In June 1945, the American president, Harry S. Truman, was faced with the unpleasant prospect of ordering an invasion of the Japanese home islands. The fierce Japanese defence of Iwo Jima (19 February-24 March 1945) and Okinawa (1 April-22 June 1945) had inflicted heavy casualties on the 3rd and 24th Marine Corps. In addition, the invasion fleet had been subjected to a series of attacks by 355 kamikazes (suicide pilots flying fighters loaded with high explosives). The kamikaze attacks destroyed 26 American ships and seriously damaged 87.

The American Joint Chiefs of Staff informed Truman that an invasion of the Japanese home islands would be very costly. On 30 July, after careful deliberation, President Truman decided to employ a new weapon, the atomic bomb, against the Japanese. The first atomic bomb had been detonated at the Alamogordo test site in New Mexico on 16 July 1945. At the same time, the United States Army Air Force (USAAF) organized the 509th Composite Group, which immediately began secretly training in Utah for atomic bombing missions.

On 6 August 1945, a USAAF B-29 bomber, the Enola Gay, dropped an atomic bomb on the Japanese city of Hiroshima.

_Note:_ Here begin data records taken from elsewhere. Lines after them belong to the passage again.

==> ./design.v <==
module mux_3by1(
	input logic [31:0] rega,
	input logic [31:0] regb,
	input logic [31:0] regc,
	input logic [1:0] sel,
	output logic [31:0] regd
	);
	always_comb begin
		case (sel)
			2'b00: regd = rega;
			2'b01: regd = regb;
			2'b10: regd = regc;
			default:regd = 32'b0;
		endcase
	end
endmodule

Some 78,000 Japanese were killed in the explosion and resultant fires, and a further 70,000 suffered from radiation. The USAAF dropped a second atomic bomb on Nagasaki on 9 August 1945, and 40,000 people were killed and 23,000 injured. The following day, the Japanese government requested the terms of surrender.

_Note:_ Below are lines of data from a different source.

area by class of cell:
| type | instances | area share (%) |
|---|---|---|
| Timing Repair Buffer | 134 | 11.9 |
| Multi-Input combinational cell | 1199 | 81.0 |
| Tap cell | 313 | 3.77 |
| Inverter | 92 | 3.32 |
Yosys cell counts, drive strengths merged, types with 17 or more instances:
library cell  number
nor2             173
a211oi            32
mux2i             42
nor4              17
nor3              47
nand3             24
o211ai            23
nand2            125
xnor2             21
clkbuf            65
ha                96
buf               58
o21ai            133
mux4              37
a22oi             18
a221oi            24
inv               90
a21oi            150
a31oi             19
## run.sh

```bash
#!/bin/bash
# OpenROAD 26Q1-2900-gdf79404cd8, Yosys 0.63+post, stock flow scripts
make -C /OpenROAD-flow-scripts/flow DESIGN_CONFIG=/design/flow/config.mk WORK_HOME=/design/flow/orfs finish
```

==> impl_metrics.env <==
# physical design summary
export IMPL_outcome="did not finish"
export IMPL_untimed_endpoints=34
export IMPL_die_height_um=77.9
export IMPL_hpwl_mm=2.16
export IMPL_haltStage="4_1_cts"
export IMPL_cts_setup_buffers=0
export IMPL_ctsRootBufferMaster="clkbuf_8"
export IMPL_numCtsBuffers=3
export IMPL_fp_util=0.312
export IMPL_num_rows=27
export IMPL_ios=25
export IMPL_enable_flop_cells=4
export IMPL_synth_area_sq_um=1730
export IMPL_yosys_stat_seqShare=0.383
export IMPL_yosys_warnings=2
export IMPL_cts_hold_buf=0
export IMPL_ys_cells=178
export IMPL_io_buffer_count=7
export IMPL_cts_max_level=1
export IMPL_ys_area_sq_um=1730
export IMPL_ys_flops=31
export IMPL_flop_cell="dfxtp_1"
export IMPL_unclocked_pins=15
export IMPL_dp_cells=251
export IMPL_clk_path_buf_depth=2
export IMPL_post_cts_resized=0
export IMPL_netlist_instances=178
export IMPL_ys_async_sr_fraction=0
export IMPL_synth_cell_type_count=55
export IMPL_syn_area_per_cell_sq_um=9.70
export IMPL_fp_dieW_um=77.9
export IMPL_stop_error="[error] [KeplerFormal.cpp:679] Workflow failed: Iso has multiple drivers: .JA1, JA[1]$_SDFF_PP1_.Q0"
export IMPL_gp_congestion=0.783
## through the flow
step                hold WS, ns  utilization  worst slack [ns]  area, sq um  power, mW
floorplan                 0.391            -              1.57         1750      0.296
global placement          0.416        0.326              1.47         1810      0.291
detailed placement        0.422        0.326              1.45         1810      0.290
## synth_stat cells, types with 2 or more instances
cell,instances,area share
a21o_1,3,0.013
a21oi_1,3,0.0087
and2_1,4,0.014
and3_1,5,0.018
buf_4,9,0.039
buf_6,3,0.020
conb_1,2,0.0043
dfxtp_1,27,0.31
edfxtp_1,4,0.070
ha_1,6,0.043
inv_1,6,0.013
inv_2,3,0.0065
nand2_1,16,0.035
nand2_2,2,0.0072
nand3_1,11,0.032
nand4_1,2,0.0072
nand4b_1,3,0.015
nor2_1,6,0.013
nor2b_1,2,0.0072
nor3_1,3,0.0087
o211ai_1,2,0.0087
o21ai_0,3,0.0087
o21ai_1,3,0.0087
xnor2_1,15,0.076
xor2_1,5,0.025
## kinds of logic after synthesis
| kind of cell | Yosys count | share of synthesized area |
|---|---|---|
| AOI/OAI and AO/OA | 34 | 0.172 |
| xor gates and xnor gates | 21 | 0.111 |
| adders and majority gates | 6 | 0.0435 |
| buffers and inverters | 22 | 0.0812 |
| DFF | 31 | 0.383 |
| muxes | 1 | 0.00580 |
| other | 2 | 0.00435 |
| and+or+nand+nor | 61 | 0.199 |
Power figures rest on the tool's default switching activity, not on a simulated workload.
==> design/flow/design.v <==
`timescale 1ns / 1ns
module Increment(
    input [31:0] in1,
    input [31:0] in2,
    output [31:0] out
   );
    assign out = in1 + in2 + 1'b1;
endmodule
`timescale 1ns / 1ns
module Pipeline(
    input clk,
    input rst,
    input [31:0] InstrIn,
    output [31:0] Out
   );
    wire [4:0] S1_Reg_ReadSelect1;
    wire [4:0] S1_Reg_ReadSelect2;
    wire [4:0] S1_S2_WriteSelect;
    wire S1_S2_WriteEnable;
    wire [31:0] Reg_S2_ReadData1;
    wire [31:0] Reg_S2_ReadData2;
    wire [4:0] S2_Reg_WriteSelect;
    wire S2_Reg_WriteEnable;
    wire [31:0] R2, R3;
    S1_Register S1_Reg(
        .clk(clk),
        .rst(rst),
        .InstrIn(InstrIn),
        .S1_ReadSelect1(S1_Reg_ReadSelect1),
        .S1_ReadSelect2(S1_Reg_ReadSelect2),
        .S1_WriteSelect(S1_S2_WriteSelect),
        .S1_WriteEnable(S1_S2_WriteEnable)
   );
    nbit_register_file Register_File (
        .write_data(Out),
        .read_data_1(Reg_S2_ReadData1),
        .read_data_2(Reg_S2_ReadData2),
        .read_sel_1(S1_Reg_ReadSelect1),
        .read_sel_2(S1_Reg_ReadSelect2),
        .write_address(S2_Reg_WriteSelect),
        .RegWrite(S2_Reg_WriteEnable),
        .clk(clk)
    );
    S2_Register S2_Reg(
        .clk(clk),
        .rst(rst),
        .Reg_ReadData1(Reg_S2_ReadData1),
        .Reg_ReadData2(Reg_S2_ReadData2),
        .S1_WriteSelect(S1_S2_WriteSelect),
        .S1_WriteEnable(S1_S2_WriteEnable),
        .S2_ReadData1(R2),
        .S2_ReadData2(R3),
        .S2_WriteSelect(S2_Reg_WriteSelect),
        .S2_WriteEnable(S2_Reg_WriteEnable)
   );
    Increment Increment(
        .in1(R2),
        .in2(R3),
        .out(Out)
    );
endmodule
--- flow/design.v ---
module my_dff(clk, rst, d, q);
    input clk;
    input rst;
    input d;
    output reg q;
    always @(posedge clk or posedge rst) begin
        if (rst)
            q <= 1'b0;
        else
            q <= d;
    end
endmodule
module edge_detector(clk, rst, signal_in, pulse_out);
	 input clk, rst, signal_in;
	 output pulse_out;
    reg prev;
    always @(posedge clk or posedge rst) begin
        if (rst)
            prev <= 0;
        else
            prev <= signal_in;
    end
    assign pulse_out = signal_in & ~prev;
endmodule
==> ./design.v <==
module scoring_mechanism(touchdown, extraPoint, twoPointConversion, fieldGoal, safety, clock, reset, possession, score1tens, score1ones, score2tens, score2ones);
    input touchdown, extraPoint, twoPointConversion, fieldGoal, safety, reset, clock;
    output reg possession;
	 output [3:0] score1tens;
	 output [3:0] score1ones;
	 output [3:0] score2tens;
	 output [3:0] score2ones;
	 reg [6:0] score1;
	 reg [6:0] score2;
	 assign score1tens = score1 / 10;
	 assign score1ones = score1 % 10;
	 assign score2tens = score2 / 10;
	 assign score2ones = score2 % 10;
    always @(posedge clock or posedge reset) begin
        if (reset) begin
            score1 = 0;
            score2 = 0;
            possession = 1'b0;
        end else begin
            if (touchdown) begin
                if (possession)
                    score2 = score2 + 6;
                else
                    score1 = score1 + 6;
            end else if (extraPoint) begin
                if (possession)
                    score2 = score2 + 1;
                else
                    score1 = score1 + 1;
                possession = ~possession;
            end else if (twoPointConversion) begin
                if (possession)
                    score2 = score2 + 2;
                else
                    score1 = score1 + 2;
                possession = ~possession;
            end else if (fieldGoal) begin
                if (possession)
                    score2 = score2 + 3;
                else
                    score1 = score1 + 3;
                possession = ~possession;
            end else if (safety) begin
                if (possession)
                    score2 = score2 + 2;
                else
                    score1 = score1 + 2;
                possession = ~possession;
            end
        end
    end
endmodule
==> ./run.sh <==
#!/bin/bash
# OpenROAD 26Q1-2900-gdf79404cd8, Yosys 0.63+post, stock flow scripts
make -C /OpenROAD-flow-scripts/flow DESIGN_CONFIG=/design/flow/config.mk WORK_HOME=/design/flow/orfs finish
==> ./config.mk <==
export PLATFORM = sky130hd
export DESIGN_NAME = scoring_mechanism
export DESIGN_NICKNAME = scoring_mechanism
export VERILOG_FILES = /design/flow/design.v
export SDC_FILE = /design/flow/constraint.sdc
export NUM_CORES = 4
export LEC_CHECK = 1
export CORE_UTILIZATION = 30
==> ./constraint.sdc <==
current_design scoring_mechanism

set clk_period 3.6
set clk_io_pct 0.2

create_clock -name clk0 -period $clk_period [get_ports {clock}]

set non_clock_inputs [all_inputs -no_clocks]
set_input_delay [expr $clk_period * $clk_io_pct] -clock clk0 $non_clock_inputs
set_output_delay [expr $clk_period * $clk_io_pct] -clock clk0 [all_outputs]
<file path="./config.mk">
export PLATFORM = sky130hd
export DESIGN_NAME = game_clock
export DESIGN_NICKNAME = game_clock
export VERILOG_FILES = /design/flow/design.v
export SDC_FILE = /design/flow/constraint.sdc
export NUM_CORES = 4
export LEC_CHECK = 1
export CORE_AREA = 10 10 112 112
export DIE_AREA = 0 0 122 122
</file>
<file path="./constraint.sdc">
current_design game_clock

set clk_period 3.9
set clk_io_pct 0.2

create_clock -name clk0 -period $clk_period [get_ports {toggle}]

set non_clock_inputs [all_inputs -no_clocks]
set_input_delay [expr $clk_period * $clk_io_pct] -clock clk0 $non_clock_inputs
set_output_delay [expr $clk_period * $clk_io_pct] -clock clk0 [all_outputs]
</file>
### design/flow/design.v
`timescale 1ns / 1ps
module fp2503(
    input                               clk                        ,
    input                               rst_n                      ,
    output reg                          outsig                      
);
    wire                                pwm                         ;
pwm#(
    .PRIOD                              (16'd25000                 ),
    .DUTY                               (16'd12500                 ) 
)
 u_pwm(
    .clk                                (clk                       ),
    .rst_n                              (rst_n                     ),
    .pwm                                (outsig                    ) 
);
endmodule
`timescale 1ns / 1ps
module pwm  #
(
    parameter  PRIOD =   16'd25000   ,
    parameter  DUTY  =   16'd12500
) 
(
    input                               clk                        ,
    input                               rst_n                      ,
    output                              pwm 
);
reg [15:0]      pwm_cnt;
always @(posedge clk or negedge rst_n) begin
    if(!rst_n)
        pwm_cnt[15:0] <= 16'h00;
    else if(pwm_cnt[15:0] == PRIOD)
        pwm_cnt[15:0] <= 16'h00;
    else 
        pwm_cnt[15:0] <= pwm_cnt[15:0] + 1'b1;
end
assign  pwm = (pwm_cnt[15:0] > DUTY) ? 1'b0 : 1'b1;
endmodule
### design/flow/run.sh
#!/bin/bash
# OpenROAD 26Q1-2900-gdf79404cd8, Yosys 0.63+post, stock flow scripts
make -C /OpenROAD-flow-scripts/flow DESIGN_CONFIG=/design/flow/config.mk WORK_HOME=/design/flow/orfs finish
--- ./design.v ---
`timescale 10ns/1ns
module counter 
# (
    parameter BIT_WIDTH = 4,
    parameter MAX_VALUE = 15
)
(
    input wire clk,
    input wire rst,
    output reg[BIT_WIDTH - 1:0] count,
    output wire cout
);
assign cout = count == MAX_VALUE ? 1'b1 : 1'b0;
always @(posedge clk, negedge rst) begin
    if (!rst) count <= 0;
    else begin
        if (count >= MAX_VALUE) count <= 0;
        else count <= count + 1;
    end
end
endmodule
`timescale 10ns/1ns
module distance_counter(
    input wire clk,
    input wire rst,
    output wire[15:0] data
);
wire counter_out[2:0];
counter #(.MAX_VALUE(4'd9), .BIT_WIDTH(4)) bit0(
    .clk(clk),
    .rst(rst),
    .count(data[3:0]),
    .cout(counter_out[0])
);
counter #(.MAX_VALUE(4'd9), .BIT_WIDTH(4)) bit1(
    .clk(~counter_out[0]),
    .rst(rst),
    .count(data[7:4]),
    .cout(counter_out[1])
);
counter #(.MAX_VALUE(4'd9), .BIT_WIDTH(4)) bit2(
    .clk(~counter_out[1]),
    .rst(rst),
    .count(data[11:8]),
    .cout(counter_out[2])
);
counter #(.MAX_VALUE(4'd9), .BIT_WIDTH(4)) bit3(
    .clk(~counter_out[2]),
    .rst(rst),
    .count(data[15:12]),
    .cout()
);
endmodule
--- ./run.sh ---
#!/bin/bash
# OpenROAD 26Q1-2900-gdf79404cd8, Yosys 0.63+post, stock flow scripts
make -C /OpenROAD-flow-scripts/flow DESIGN_CONFIG=/design/flow/config.mk WORK_HOME=/design/flow/orfs finish
--- ./config.mk ---
export PLATFORM = sky130hd
export DESIGN_NAME = distance_counter
export DESIGN_NICKNAME = distance_counter
export VERILOG_FILES = /design/flow/design.v
export SDC_FILE = /design/flow/constraint.sdc
export NUM_CORES = 4
export LEC_CHECK = 1
export CORE_AREA = 10 10 78 78
export DIE_AREA = 0 0 88 88
--- ./constraint.sdc ---
current_design distance_counter

set clk_period 1.7
set clk_io_pct 0.2

create_clock -name clk0 -period $clk_period [get_ports {clk}]

set non_clock_inputs [all_inputs -no_clocks]
set_input_delay [expr $clk_period * $clk_io_pct] -clock clk0 $non_clock_inputs
set_output_delay [expr $clk_period * $clk_io_pct] -clock clk0 [all_outputs]
==> summary.txt <==
Horiz. Die Dim: 88 µm
register pins left without a clock: 12
PnR Total Power: 301 µW
FF+latch count, synth: 16
vias: 621
Synth warnings: 2
CTS buffer count: 3
placer congestion estimate: 0.803
setup repair bufs after CTS: 0
Syn Inst Count: 82
yosys cell count: 82
Max FO, Critical Path: 4
clk slew on worst S/H paths: 0.03 ns
max_cap viols: 0
crit path cell chain: clkdlybuf4s50_1
endpoints left unconstrained: 24
Distinct lib cells used: 22
top cells by area: dfrtn_1, ha_1, dfrtp_1
worst min path class: primary input to asynchronous set/reset pin
required time of the worst setup path: 1.36 ns
FP Core Util: 20.2%
DRT antenna net count: 0
core area: 4410 µm²
reg2reg start: bit0.count[0]
CP endpoint kind: output port
status: complete, no violations
die height: 88 µm
GR Util All Layers: 4.58%
Synth top area share: 33.7%
DIE AREA: 7740 µm²
# diodes: 0
1st-iter DRT viols: 16
CP max stage delay: 0.49 ns
H-tree depth: 1
Fmax: 697 MHz
crit path launch type: flop
first-pass GRT wire length: 2990 µm
worst slew margin relative to its limit: 82.2%
DRC violations left: 0
filler instances: 447
routed wire length: 1650 µm
io pins: 18
Layout area overhead: 31.9%
hold-fix buffers at CTS: 0
post-synth design cell area: 891 µm²
Clock Skew: 0.000203 ns
critical path startpoint: bit0.count[0]
Post-CTS Resized: 0
Worst-Skew Late Latency: 0.21 ns
Worst Path Class, Setup: flop to output port
share of cells above drive strength 1: 11.7%
Max Transition Viols Final: 0
post-layout min period: 1.43 ns
yosys stat chip area: 891 µm²
fin cells: 155
CTS Buffer Depth: 2
CTS tree: built
CP Buf/Inv Count: 1
TritonRoute pass-1 iters: 2
Critical-path top delay cell: clkdlybuf4s50_1
post-synth top area cell: dfrtn_1
CP arrival: 1.09 ns
placed cell count: 152
Mean Syn Cell Area: 10.9 µm²
period utilisation layout: 84.4%
RSZ-0062 raised after global routing: false
register share after synthesis: 44.9%
Final Setup Violations: 0
vias in the first global route: 677
count of tool warnings: 33
Power Dens Cells: 256 nW/µm²
initial antenna violation count: 0
root buf cell: clkbuf_8
WL per Instance: 10.7 µm
PortBufs: 17
Via density: 4.01
Final Hold Violating Endpoints: 0
setup tns final: 0 ns
Worst Max-Slew Pin Slew: 0.267 ns
Detailed Place HPWL: 1410 µm
Max IR drop VDD: 0.289 mV
Congestion Overflow GR: 0
Row Count: 24
Leak Pwr: 0.000535 µW
largest net degree at the start of global routing: 13
Crit path max-delay family: buffers and inverters
==> report_power, final <==
part	total (µW)	leakage, µW	switching [µW]	internal (µW)
registers	95.9	0.000207	0	95.9
clock network	194	0.0000216	43.3	150
logic	11.6	0.000306	8.03	3.55
total	301	0.000535	51.3	250
==> path summary, 6_finish.rpt <==
check | endpoint | cells past startpoint | slack, ns
min reg2reg | bit0.count[3] | 2 | 0.63
min | bit0.count[3] | 1 | 0.37
max | data[0] | 1 | 0.27
min in group clk0 | bit0.count[3] | 2 | 0.63
max reg2reg | bit0.count[1] | 5 | 0.51
max in group asynchronous | bit0.count[1] | 1 | 1.12
==> through the flow <==
stage | hold WS, ns | setup WS [ns] | util (%) | instance area [µm²]
2_1_floorplan | 0.0444 | 0.624 | - | 891
3_3_place_gp | 0.603 | 0.499 | 25.7 | 1130
6_report | 0.370 | 0.265 | 26.6 | 1170
4_1_cts | 0.385 | 0.252 | 26.6 | 1170
3_5_place_dp | 0.608 | 0.485 | 25.7 | 1130
5_1_grt | 0.391 | 0.218 | 26.6 | 1170
==> per-layer routing <==
layer  wire [µm]  vias up  part of all wire (%)  track usage (%)
li1            -      313                     -                -
met1         730      292                    44             5.71
met2         741       16                    45             7.54
met3         183        0                    11             1.87
met4           0        0                     0            0.435
met5           0        -                     0                0
==> state kept, by name, indices dropped and copies added, names as in the netlist <==
name,cells
bit1.count,4
bit2.count,4
bit0.count,4
bit3.count,4
==> Yosys cell counts, drive strengths merged <==
| cell type | n |
|---|---|
| inv | 10 |
| dfrtp | 4 |
| a21oi | 4 |
| o32ai | 2 |
| nor2 | 7 |
| and2 | 6 |
| nor2b | 1 |
| a21o | 2 |
| a32o | 1 |
| nor3b | 1 |
| xnor2 | 1 |
| nand3 | 1 |
| a21boi | 1 |
| mux2 | 1 |
| dfrtn | 12 |
| ha | 12 |
| nand2 | 4 |
| nand2b | 7 |
| o21ai | 5 |
==> layout by cell type (no fill, tap or decap), drive strengths merged <==
cell            n
nor3b           1
clkdlybuf4s50  17
a21o            2
buf             1
ha             12
clkbuf          3
o32ai           2
dfrtp           4
o21ai           5
a21boi          1
xnor2           1
and2            6
mux2            1
dfrtn          12
nand3           1
nand2           4
a32o            1
inv            10
a21oi           4
nor2            7
nor2b           1
nand2b          7
==> area by class of cell <==
type | count | area (µm²) | area share [%]
clock buffers | 3 | 41.3 | 3.51
flip-flops and latches | 16 | 400 | 34.1
multi-input cells | 56 | 453 | 38.6
well taps | 52 | 65.1 | 5.54
repair buffers | 18 | 178 | 15.1
inverters | 10 | 37.5 | 3.19
==> cells by family (layout without fill, tap and decap cells) <==
family / Yosys count / in the layout / synth area share (%)
and+or+nand+nor: 27 / 27 / 19.0
DFF: 16 / 16 / 44.9
AOI/OAI and AO/OA: 15 / 15 / 12.8
adders and majority gates: 12 / 12 / 16.9
buffers and inverters: 10 / 31 / 4.21
xor gates and xnor gates: 1 / 1 / 0.983
muxes: 1 / 1 / 1.26
Power figures rest on the tool's default switching activity, not on a simulated workload.
### design/flow/run.sh
#!/bin/bash
# OpenROAD 26Q1-2900-gdf79404cd8, Yosys 0.63+post, stock flow scripts
make -C /OpenROAD-flow-scripts/flow DESIGN_CONFIG=/design/flow/config.mk WORK_HOME=/design/flow/orfs finish
### design/flow/config.mk
export PLATFORM = sky130hd
export DESIGN_NAME = time_counter
export DESIGN_NICKNAME = time_counter
export VERILOG_FILES = /design/flow/design.v
export SDC_FILE = /design/flow/constraint.sdc
export NUM_CORES = 4
export LEC_CHECK = 1
export CORE_AREA = 10 10 86 86
export DIE_AREA = 0 0 96 96
### design/flow/constraint.sdc
current_design time_counter

set clk_period 1.7
set clk_io_pct 0.2

create_clock -name clk0 -period $clk_period [get_ports {clk}]

set non_clock_inputs [all_inputs -no_clocks]
set_input_delay [expr $clk_period * $clk_io_pct] -clock clk0 $non_clock_inputs
set_output_delay [expr $clk_period * $clk_io_pct] -clock clk0 [all_outputs]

While Canada does not seem to have had any say in the final use of atomic bombs, it, along with Great Britain, was a full participant in the Manhattan Project (the code name for the nuclear research that developed the atomic bomb). Indeed, the creation of the bomb was the result of a tripartite American, British, and Canadian agreement. The uranium used in the weapons came from Canadian mines, and, as early as 1936, Canadian physicists at the University of Manitoba had perfected the process for producing plutonium, a fissionable isotope of uranium. Based upon this work, the Canadians and British established a large atomic research centre at Chalk River, Ontario, in 1940-1941. The Americans "invited" the Anglo-Canadian scientists to join the Manhattan Project while it was still in the planning stages. Despite the fact that the British and Canadians already had a fully equipped facility in operation, the Americans insisted that the Manhattan Project be located in the United States. They did so for security reasons. In fact, however, Soviet agents penetrated the Manhattan Project almost from the outset and were able to pass on the key details of the atomic bomb to the Soviet Union.